DATA IN THIS EXERCISE below:
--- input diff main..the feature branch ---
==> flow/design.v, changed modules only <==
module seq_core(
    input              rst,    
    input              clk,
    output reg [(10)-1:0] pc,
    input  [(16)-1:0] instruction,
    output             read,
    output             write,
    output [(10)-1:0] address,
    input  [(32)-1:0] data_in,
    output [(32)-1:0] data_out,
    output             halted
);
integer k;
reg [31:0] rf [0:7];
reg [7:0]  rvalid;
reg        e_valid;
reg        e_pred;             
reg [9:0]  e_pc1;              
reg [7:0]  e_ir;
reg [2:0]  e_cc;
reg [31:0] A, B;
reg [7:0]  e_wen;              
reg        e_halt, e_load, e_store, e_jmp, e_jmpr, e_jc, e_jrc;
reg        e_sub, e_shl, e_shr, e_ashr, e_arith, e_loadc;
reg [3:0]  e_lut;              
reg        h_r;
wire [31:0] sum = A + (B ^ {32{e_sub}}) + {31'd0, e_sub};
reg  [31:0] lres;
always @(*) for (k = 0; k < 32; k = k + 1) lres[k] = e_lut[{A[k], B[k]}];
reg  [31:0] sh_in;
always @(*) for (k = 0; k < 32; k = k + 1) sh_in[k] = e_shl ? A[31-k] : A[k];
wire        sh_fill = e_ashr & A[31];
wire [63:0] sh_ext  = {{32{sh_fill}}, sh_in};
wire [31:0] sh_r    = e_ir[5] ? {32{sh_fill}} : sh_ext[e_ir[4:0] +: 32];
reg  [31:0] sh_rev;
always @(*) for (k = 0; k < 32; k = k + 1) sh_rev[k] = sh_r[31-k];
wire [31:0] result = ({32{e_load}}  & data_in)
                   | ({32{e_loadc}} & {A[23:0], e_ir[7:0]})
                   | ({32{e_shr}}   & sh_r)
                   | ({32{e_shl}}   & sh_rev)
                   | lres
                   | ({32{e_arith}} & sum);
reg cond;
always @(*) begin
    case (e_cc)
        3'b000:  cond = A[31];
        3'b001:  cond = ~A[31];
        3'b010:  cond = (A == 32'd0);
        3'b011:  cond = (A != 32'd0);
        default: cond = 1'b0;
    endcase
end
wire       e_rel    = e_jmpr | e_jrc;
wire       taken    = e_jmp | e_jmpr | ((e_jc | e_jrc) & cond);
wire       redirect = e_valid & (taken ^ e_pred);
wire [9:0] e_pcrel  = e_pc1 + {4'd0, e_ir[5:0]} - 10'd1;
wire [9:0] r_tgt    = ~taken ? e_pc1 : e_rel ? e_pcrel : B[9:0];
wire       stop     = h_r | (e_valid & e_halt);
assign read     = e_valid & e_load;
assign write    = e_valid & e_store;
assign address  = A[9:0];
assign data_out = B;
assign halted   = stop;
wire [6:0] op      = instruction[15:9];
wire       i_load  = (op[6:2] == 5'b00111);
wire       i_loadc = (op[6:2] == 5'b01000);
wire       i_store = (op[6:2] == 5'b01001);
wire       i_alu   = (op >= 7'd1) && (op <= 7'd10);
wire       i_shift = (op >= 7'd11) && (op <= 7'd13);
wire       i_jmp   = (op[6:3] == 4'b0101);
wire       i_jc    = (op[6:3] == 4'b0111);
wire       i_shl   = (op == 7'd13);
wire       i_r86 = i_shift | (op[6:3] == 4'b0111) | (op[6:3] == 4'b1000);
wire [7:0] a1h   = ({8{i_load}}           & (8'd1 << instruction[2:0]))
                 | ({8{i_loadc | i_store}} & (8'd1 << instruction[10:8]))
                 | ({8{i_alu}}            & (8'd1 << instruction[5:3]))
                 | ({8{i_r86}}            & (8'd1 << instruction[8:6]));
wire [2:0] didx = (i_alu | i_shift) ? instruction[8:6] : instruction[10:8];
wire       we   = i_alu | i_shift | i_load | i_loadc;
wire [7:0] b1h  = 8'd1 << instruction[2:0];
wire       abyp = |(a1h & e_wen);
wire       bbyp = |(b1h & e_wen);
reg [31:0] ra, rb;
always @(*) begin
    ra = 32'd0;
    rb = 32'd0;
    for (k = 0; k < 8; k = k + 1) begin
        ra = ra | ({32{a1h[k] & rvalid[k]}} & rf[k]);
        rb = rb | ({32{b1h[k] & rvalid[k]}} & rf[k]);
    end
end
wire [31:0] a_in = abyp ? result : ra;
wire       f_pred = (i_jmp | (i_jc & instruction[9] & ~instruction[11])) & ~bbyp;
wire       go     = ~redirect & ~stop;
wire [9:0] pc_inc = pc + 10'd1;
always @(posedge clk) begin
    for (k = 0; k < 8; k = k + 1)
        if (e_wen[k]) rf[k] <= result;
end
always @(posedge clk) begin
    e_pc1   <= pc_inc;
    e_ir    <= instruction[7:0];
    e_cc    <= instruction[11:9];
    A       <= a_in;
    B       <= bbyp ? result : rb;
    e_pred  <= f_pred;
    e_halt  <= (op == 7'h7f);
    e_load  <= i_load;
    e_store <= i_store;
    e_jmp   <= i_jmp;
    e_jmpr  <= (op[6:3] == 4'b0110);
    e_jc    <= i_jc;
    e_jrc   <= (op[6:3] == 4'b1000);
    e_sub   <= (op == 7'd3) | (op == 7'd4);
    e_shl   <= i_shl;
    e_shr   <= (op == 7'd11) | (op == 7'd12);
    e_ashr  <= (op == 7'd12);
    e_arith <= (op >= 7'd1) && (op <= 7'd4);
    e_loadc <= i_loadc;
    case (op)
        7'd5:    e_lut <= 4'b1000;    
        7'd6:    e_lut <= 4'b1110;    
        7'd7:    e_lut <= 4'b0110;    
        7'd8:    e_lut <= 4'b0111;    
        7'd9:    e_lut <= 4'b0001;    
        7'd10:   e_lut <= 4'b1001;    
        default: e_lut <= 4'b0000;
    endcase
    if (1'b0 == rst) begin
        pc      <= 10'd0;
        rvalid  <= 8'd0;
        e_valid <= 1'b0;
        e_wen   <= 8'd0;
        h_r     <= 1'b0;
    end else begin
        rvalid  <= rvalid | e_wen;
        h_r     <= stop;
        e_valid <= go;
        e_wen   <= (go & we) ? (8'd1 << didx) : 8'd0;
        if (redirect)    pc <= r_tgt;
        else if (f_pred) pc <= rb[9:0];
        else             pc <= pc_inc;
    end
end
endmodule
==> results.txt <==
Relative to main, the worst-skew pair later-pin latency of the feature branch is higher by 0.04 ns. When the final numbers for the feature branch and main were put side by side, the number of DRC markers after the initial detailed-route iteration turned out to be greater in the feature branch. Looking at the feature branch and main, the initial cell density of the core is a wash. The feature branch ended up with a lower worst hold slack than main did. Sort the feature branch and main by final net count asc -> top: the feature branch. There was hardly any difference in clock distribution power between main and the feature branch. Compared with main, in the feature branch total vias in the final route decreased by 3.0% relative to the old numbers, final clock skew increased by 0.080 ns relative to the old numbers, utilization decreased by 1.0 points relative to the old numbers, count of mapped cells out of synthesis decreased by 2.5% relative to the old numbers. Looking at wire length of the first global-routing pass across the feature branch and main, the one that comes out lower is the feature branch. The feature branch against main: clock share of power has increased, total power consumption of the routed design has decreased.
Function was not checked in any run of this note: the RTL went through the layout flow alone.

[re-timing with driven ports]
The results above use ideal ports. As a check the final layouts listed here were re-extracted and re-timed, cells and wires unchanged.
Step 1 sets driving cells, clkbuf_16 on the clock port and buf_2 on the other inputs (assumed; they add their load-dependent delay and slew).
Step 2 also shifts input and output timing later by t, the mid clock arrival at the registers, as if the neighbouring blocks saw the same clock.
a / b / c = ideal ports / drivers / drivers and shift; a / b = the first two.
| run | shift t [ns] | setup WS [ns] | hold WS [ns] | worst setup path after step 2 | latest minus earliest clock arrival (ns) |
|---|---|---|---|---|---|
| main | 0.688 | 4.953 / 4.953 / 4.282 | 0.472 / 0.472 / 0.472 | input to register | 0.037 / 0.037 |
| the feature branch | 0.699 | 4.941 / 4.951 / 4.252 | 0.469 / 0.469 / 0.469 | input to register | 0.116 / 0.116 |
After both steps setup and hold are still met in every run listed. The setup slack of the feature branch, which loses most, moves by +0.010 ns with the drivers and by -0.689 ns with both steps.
End of DATA IN THIS EXERCISE.
→ EXERCISE DETAILS:
From the entries above, return exactly the line containing "(op[6:3] == 4'b0101);", the line containing "(8'd1 << instruction[5:3]))", and all lines between, and nothing else.

→ ANSWER BELOW:
wire       i_jmp   = (op[6:3] == 4'b0101);
wire       i_jc    = (op[6:3] == 4'b0111);
wire       i_shl   = (op == 7'd13);
wire       i_r86 = i_shift | (op[6:3] == 4'b0111) | (op[6:3] == 4'b1000);
wire [7:0] a1h   = ({8{i_load}}           & (8'd1 << instruction[2:0]))
                 | ({8{i_loadc | i_store}} & (8'd1 << instruction[10:8]))
                 | ({8{i_alu}}            & (8'd1 << instruction[5:3]))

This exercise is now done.